Work request
Within the records below, reproduce without change the lines from the line that has "Reg-to-Reg Start: id$_DFFE_PN0P_" through the line that has "after floorplan |", and only those.
====== Data for review ======
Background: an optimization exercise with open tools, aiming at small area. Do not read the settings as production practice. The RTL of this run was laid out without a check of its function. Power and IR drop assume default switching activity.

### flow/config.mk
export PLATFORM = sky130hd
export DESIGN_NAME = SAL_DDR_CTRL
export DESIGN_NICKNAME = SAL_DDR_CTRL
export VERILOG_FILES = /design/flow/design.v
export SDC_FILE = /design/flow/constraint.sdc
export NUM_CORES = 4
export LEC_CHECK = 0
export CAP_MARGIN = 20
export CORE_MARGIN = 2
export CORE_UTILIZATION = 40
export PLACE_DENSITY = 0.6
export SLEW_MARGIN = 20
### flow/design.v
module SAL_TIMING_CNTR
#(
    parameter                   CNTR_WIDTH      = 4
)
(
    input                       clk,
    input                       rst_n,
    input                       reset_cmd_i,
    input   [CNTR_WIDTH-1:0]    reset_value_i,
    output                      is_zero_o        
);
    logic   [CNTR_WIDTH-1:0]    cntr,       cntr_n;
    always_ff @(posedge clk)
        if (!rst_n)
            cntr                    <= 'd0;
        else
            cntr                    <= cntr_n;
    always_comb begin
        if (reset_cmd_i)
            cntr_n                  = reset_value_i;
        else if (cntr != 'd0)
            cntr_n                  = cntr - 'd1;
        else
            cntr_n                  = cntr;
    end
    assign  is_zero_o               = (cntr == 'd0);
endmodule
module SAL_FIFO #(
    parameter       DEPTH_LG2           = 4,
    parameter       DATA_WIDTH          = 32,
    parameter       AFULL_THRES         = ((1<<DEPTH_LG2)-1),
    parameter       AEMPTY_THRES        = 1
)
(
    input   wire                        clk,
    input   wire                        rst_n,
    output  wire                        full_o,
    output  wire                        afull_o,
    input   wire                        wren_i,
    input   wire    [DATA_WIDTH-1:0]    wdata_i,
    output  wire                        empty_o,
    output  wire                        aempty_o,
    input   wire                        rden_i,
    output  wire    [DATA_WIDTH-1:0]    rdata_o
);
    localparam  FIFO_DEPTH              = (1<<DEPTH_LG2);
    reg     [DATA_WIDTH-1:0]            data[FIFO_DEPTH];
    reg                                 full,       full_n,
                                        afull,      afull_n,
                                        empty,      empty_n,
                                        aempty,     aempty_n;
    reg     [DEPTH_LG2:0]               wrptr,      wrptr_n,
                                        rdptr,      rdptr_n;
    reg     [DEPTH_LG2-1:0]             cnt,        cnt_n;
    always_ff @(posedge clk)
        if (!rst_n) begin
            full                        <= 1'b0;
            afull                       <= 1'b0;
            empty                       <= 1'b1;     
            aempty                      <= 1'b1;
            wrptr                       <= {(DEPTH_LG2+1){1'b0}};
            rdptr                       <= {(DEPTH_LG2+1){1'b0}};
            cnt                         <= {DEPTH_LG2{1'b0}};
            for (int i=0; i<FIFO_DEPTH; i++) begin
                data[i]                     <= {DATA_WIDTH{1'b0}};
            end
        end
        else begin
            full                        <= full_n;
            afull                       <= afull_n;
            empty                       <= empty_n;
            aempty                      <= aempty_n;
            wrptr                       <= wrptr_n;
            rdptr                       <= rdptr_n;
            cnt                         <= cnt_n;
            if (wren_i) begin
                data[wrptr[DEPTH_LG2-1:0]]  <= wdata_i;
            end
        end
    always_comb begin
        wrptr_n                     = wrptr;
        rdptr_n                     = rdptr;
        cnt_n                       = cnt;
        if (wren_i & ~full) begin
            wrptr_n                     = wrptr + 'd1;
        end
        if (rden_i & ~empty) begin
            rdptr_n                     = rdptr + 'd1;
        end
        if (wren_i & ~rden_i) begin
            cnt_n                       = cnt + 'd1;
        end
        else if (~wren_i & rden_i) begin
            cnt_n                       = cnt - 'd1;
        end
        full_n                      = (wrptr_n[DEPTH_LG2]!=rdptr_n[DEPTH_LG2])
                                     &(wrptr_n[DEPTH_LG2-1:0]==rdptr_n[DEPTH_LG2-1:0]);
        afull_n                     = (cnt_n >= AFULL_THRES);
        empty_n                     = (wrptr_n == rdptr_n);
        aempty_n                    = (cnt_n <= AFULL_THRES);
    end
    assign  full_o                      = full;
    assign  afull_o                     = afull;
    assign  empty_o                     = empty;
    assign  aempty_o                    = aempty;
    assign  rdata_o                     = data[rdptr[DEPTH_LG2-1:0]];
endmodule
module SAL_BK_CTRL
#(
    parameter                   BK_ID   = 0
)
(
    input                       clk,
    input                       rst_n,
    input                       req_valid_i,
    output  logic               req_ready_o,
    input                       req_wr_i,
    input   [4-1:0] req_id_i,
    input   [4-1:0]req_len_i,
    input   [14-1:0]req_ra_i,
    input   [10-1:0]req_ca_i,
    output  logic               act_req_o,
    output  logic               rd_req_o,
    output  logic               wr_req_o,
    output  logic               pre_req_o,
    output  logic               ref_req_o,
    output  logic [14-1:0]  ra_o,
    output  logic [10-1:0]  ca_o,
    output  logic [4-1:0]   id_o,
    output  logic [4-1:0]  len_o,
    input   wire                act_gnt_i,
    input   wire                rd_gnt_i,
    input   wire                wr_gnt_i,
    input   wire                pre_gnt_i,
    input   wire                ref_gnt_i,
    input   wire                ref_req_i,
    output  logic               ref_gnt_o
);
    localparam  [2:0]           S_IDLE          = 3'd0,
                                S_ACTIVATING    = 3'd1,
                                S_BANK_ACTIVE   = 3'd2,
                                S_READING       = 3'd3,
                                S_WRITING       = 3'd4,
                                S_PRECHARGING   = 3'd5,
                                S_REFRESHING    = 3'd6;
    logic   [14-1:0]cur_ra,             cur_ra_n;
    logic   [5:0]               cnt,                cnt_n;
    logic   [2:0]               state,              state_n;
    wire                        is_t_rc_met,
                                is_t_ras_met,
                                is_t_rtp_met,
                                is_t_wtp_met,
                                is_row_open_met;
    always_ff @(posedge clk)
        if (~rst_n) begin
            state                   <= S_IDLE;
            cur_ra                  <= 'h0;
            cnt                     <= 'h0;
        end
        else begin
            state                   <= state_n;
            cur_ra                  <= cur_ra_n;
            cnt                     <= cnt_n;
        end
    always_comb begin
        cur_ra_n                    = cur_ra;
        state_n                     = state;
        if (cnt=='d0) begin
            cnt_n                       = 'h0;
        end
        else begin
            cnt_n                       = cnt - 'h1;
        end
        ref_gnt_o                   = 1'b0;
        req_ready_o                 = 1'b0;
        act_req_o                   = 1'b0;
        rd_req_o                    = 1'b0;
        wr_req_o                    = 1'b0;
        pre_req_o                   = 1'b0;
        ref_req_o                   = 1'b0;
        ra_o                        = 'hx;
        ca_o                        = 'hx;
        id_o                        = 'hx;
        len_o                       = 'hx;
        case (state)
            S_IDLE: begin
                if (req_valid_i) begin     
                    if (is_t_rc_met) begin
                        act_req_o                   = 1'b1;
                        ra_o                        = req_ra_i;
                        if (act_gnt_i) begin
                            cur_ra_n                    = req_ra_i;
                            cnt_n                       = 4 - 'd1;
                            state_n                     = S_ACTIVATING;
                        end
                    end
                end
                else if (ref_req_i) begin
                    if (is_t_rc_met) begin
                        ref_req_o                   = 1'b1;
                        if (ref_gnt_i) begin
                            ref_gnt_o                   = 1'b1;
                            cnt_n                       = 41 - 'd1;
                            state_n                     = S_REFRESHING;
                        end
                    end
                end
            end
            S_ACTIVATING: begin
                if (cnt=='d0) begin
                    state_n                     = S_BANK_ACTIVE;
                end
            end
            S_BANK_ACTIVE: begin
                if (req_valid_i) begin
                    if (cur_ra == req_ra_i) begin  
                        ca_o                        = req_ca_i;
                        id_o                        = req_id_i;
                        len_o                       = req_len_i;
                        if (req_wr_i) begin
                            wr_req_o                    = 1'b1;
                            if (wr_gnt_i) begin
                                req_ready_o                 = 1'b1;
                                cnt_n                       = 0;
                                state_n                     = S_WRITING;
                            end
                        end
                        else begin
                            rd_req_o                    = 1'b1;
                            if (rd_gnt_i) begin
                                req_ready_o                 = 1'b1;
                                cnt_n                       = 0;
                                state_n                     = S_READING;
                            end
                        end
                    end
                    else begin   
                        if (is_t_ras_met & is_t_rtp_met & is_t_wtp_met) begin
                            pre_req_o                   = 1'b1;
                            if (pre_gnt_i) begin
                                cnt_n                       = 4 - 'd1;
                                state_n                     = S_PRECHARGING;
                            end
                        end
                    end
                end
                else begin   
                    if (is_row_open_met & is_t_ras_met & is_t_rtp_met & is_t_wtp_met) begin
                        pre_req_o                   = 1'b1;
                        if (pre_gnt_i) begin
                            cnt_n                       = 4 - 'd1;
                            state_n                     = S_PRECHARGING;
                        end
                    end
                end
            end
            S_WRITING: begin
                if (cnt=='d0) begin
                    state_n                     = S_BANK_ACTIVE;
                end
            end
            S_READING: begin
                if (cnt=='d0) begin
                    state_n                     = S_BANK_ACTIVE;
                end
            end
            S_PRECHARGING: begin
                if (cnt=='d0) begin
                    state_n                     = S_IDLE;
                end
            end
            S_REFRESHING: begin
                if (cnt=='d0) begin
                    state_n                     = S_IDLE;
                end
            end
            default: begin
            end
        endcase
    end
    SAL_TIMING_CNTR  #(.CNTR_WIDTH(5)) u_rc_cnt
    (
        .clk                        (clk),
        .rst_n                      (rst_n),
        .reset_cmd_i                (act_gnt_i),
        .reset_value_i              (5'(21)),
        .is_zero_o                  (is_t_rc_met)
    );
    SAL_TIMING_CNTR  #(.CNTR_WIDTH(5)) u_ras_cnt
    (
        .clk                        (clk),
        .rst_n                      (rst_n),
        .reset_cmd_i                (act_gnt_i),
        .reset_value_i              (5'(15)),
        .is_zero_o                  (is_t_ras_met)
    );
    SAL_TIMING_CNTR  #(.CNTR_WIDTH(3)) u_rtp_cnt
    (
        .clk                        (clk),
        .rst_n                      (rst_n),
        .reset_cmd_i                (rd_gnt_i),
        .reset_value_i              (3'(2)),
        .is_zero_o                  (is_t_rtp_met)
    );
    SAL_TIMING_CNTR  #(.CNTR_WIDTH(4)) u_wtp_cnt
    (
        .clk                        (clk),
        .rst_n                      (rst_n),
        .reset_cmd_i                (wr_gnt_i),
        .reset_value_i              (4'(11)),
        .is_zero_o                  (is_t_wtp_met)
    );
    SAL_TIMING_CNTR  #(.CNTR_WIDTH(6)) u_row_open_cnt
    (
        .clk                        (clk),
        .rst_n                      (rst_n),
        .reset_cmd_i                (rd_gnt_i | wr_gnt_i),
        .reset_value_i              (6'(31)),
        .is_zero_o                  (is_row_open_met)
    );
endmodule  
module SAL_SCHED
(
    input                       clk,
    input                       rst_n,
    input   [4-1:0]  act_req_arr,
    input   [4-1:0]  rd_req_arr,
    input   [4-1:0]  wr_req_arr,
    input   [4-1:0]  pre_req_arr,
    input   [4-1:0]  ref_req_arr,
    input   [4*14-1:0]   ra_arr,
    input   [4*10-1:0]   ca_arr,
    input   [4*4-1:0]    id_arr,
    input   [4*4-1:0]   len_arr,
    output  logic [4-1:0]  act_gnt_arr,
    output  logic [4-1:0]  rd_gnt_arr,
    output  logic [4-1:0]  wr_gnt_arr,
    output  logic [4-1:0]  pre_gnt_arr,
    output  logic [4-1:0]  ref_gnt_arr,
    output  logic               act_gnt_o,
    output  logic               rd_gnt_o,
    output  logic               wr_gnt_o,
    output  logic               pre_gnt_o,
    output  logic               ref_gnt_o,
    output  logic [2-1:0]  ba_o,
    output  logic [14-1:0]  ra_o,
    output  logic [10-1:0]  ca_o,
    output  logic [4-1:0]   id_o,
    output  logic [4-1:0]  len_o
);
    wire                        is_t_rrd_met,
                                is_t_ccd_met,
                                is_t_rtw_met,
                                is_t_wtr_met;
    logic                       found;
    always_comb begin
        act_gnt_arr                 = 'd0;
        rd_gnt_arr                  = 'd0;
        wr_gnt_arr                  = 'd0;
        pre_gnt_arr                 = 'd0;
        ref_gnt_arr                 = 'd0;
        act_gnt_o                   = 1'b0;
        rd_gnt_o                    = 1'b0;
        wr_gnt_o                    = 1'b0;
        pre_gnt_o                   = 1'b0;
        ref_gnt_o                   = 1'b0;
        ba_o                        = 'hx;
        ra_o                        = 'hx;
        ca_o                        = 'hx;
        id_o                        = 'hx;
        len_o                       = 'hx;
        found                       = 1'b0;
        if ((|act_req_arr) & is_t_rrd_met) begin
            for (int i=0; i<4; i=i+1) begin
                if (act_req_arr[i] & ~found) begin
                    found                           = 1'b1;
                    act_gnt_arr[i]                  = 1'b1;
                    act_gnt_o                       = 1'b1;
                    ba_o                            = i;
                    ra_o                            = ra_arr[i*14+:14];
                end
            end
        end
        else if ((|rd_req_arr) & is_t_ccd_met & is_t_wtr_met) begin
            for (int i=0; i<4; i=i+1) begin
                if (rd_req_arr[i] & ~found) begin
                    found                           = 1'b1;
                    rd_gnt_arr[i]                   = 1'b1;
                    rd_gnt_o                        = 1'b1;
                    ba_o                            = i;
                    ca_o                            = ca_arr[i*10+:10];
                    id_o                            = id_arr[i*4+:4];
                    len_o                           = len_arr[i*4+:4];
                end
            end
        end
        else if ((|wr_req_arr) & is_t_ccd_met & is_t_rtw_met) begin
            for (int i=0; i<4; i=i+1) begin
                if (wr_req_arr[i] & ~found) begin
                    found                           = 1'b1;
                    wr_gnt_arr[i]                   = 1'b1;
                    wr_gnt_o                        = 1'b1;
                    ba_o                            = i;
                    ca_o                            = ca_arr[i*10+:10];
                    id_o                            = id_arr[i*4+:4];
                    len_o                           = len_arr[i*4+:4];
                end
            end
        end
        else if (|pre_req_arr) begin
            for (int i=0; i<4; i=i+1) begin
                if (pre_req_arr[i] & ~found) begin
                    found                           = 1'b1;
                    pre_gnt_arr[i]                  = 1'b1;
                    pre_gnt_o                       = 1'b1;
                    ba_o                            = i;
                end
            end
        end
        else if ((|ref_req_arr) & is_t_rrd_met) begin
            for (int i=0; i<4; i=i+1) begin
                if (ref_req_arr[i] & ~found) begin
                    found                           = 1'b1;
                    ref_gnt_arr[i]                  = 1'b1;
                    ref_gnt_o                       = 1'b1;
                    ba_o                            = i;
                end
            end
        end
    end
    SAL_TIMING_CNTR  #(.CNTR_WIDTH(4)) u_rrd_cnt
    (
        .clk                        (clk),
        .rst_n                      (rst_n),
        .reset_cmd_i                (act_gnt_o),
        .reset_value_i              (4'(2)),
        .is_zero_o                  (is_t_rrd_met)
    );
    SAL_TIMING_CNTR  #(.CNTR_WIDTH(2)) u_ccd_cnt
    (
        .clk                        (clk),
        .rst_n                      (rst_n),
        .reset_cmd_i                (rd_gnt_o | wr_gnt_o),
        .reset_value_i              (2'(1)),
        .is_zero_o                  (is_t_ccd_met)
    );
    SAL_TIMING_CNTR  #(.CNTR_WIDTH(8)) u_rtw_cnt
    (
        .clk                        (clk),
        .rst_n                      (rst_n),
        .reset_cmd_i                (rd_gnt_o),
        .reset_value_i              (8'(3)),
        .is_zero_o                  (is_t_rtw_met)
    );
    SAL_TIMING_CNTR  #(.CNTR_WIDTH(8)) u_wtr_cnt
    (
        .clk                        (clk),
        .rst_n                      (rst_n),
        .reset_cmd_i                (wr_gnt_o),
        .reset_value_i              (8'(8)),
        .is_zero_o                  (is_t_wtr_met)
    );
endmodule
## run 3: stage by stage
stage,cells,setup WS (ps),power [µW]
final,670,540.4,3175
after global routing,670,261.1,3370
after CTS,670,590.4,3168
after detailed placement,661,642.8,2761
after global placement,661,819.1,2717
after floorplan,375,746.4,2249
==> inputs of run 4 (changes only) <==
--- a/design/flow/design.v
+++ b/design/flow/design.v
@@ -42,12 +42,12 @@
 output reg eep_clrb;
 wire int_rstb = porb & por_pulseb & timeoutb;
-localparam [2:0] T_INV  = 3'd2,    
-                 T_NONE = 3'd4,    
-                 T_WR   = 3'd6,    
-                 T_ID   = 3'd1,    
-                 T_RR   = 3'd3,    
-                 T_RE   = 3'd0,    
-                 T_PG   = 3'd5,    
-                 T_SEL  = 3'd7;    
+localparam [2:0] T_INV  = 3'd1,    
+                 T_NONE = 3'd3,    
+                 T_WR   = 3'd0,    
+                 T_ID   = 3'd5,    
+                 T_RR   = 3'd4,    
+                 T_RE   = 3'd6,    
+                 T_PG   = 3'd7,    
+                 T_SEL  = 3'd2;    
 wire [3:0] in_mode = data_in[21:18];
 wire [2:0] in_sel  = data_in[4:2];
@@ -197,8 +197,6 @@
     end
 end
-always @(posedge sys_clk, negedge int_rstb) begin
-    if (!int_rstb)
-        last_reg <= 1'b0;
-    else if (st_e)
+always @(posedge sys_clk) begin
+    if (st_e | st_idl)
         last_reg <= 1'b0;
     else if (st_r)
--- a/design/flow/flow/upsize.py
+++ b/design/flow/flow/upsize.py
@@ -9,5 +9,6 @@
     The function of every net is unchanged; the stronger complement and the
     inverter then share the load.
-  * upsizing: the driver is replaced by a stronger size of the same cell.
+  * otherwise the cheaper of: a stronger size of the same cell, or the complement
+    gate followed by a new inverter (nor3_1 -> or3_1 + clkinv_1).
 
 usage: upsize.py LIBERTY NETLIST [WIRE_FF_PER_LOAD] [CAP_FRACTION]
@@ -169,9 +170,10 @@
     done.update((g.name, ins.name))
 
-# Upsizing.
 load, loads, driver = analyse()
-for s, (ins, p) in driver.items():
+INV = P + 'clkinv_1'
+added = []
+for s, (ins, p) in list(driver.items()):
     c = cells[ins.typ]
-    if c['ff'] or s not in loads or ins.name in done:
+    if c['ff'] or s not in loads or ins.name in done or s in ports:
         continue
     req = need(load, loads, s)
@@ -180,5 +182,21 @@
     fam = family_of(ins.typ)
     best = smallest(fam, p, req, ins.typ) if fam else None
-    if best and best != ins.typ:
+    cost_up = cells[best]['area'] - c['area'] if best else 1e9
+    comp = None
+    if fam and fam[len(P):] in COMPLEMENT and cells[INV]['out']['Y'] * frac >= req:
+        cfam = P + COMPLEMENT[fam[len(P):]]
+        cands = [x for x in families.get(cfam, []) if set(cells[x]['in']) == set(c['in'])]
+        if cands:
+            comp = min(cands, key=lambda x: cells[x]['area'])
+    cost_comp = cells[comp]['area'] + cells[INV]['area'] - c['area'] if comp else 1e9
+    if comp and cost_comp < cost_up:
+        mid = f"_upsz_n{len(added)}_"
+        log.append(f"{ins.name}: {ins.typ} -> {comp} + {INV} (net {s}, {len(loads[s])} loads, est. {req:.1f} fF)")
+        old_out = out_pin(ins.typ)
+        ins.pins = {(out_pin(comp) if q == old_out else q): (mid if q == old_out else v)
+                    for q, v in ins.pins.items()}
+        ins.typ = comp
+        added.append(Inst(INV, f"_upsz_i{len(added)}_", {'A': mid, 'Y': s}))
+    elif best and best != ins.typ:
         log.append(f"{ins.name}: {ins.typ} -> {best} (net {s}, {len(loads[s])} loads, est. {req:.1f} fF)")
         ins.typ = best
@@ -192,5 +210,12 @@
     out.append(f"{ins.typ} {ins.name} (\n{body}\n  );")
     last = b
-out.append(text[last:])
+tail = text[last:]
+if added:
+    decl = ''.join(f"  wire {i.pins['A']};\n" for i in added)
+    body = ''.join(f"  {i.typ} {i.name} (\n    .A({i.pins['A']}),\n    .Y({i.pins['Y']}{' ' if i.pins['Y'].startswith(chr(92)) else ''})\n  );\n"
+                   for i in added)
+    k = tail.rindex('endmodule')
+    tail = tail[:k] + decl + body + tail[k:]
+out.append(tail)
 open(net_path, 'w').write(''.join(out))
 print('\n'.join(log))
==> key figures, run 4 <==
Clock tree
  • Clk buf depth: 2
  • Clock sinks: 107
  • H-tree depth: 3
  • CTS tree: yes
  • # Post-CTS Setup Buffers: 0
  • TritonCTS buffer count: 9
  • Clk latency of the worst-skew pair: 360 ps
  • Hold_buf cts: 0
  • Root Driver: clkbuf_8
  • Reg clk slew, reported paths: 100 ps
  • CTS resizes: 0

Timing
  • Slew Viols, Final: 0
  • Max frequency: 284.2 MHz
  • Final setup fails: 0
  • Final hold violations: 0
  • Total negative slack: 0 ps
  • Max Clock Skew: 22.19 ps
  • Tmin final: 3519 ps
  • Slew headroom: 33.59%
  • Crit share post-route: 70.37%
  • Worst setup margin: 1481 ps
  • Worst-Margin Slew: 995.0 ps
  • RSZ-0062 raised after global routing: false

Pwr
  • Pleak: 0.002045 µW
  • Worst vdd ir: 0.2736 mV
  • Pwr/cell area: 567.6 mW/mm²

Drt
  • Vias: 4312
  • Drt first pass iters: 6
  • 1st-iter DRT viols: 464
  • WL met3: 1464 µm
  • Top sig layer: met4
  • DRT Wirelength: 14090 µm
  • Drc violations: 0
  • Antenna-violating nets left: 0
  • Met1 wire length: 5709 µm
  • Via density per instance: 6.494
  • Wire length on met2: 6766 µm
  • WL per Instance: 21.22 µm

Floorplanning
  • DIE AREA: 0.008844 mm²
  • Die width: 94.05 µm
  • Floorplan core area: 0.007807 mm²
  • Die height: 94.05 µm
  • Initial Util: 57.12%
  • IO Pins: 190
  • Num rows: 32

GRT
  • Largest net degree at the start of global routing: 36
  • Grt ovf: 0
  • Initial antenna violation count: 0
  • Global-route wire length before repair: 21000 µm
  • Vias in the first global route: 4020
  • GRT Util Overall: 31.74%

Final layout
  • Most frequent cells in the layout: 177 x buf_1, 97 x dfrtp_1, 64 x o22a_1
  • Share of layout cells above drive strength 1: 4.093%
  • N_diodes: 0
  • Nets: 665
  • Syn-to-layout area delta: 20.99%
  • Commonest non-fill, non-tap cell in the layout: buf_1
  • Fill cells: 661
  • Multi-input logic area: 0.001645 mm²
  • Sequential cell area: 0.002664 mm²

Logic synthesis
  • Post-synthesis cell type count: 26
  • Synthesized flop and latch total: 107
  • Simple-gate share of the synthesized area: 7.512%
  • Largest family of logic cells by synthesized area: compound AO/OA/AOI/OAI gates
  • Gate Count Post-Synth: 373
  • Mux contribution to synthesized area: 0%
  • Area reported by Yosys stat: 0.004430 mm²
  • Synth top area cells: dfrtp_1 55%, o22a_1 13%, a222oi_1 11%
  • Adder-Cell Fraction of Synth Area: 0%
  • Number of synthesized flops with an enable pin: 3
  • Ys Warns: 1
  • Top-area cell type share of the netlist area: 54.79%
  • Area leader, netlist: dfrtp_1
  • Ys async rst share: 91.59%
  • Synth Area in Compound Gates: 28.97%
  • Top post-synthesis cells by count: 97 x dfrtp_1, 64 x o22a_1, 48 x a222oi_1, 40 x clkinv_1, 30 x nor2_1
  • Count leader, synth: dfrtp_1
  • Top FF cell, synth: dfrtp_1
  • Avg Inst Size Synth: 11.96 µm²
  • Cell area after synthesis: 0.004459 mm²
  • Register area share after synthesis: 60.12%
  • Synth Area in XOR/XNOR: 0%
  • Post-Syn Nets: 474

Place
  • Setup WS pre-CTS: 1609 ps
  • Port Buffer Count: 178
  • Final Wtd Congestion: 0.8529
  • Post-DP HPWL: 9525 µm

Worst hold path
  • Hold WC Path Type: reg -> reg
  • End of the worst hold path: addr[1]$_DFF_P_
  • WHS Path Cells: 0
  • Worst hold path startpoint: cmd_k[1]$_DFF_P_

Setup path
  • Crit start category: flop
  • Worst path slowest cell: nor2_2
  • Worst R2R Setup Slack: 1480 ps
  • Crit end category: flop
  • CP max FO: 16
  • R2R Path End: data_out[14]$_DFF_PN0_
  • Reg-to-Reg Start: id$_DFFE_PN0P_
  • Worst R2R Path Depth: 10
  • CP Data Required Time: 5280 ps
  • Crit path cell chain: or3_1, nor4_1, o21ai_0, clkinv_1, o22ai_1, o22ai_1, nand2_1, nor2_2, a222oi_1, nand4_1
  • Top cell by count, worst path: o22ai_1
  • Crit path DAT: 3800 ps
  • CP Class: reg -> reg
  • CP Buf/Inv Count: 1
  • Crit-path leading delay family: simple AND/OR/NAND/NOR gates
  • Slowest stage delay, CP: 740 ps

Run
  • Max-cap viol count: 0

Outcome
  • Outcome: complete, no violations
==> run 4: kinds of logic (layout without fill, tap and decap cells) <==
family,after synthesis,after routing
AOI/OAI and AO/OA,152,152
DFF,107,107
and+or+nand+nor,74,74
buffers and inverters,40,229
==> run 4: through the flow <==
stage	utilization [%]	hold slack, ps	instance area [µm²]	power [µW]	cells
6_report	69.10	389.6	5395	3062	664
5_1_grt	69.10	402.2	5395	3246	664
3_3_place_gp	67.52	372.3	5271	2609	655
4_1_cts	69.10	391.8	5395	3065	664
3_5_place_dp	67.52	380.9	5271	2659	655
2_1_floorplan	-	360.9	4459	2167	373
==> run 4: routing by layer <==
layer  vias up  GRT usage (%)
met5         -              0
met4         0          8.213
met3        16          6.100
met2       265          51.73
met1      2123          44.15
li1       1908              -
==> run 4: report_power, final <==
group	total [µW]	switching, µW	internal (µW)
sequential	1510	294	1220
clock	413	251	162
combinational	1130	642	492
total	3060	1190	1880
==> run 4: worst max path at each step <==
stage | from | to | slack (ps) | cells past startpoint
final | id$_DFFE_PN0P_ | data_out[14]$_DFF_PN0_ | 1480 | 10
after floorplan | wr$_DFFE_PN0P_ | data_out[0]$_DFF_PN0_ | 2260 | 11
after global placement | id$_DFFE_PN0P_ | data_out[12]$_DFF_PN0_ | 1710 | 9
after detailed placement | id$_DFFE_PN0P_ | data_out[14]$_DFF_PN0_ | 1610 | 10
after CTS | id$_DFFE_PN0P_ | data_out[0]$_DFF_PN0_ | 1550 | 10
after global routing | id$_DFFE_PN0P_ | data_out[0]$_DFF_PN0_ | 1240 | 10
======
Solution to this problem
  • Reg-to-Reg Start: id$_DFFE_PN0P_
  • Worst R2R Path Depth: 10
  • CP Data Required Time: 5280 ps
  • Crit path cell chain: or3_1, nor4_1, o21ai_0, clkinv_1, o22ai_1, o22ai_1, nand2_1, nor2_2, a222oi_1, nand4_1
  • Top cell by count, worst path: o22ai_1
  • Crit path DAT: 3800 ps
  • CP Class: reg -> reg
  • CP Buf/Inv Count: 1
  • Crit-path leading delay family: simple AND/OR/NAND/NOR gates
  • Slowest stage delay, CP: 740 ps

Run
  • Max-cap viol count: 0

Outcome
  • Outcome: complete, no violations
==> run 4: kinds of logic (layout without fill, tap and decap cells) <==
family,after synthesis,after routing
AOI/OAI and AO/OA,152,152
DFF,107,107
and+or+nand+nor,74,74
buffers and inverters,40,229
==> run 4: through the flow <==
stage	utilization [%]	hold slack, ps	instance area [µm²]	power [µW]	cells
6_report	69.10	389.6	5395	3062	664
5_1_grt	69.10	402.2	5395	3246	664
3_3_place_gp	67.52	372.3	5271	2609	655
4_1_cts	69.10	391.8	5395	3065	664
3_5_place_dp	67.52	380.9	5271	2659	655
2_1_floorplan	-	360.9	4459	2167	373
==> run 4: routing by layer <==
layer  vias up  GRT usage (%)
met5         -              0
met4         0          8.213
met3        16          6.100
met2       265          51.73
met1      2123          44.15
li1       1908              -
==> run 4: report_power, final <==
group	total [µW]	switching, µW	internal (µW)
sequential	1510	294	1220
clock	413	251	162
combinational	1130	642	492
total	3060	1190	1880
==> run 4: worst max path at each step <==
stage | from | to | slack (ps) | cells past startpoint
final | id$_DFFE_PN0P_ | data_out[14]$_DFF_PN0_ | 1480 | 10
after floorplan | wr$_DFFE_PN0P_ | data_out[0]$_DFF_PN0_ | 2260 | 11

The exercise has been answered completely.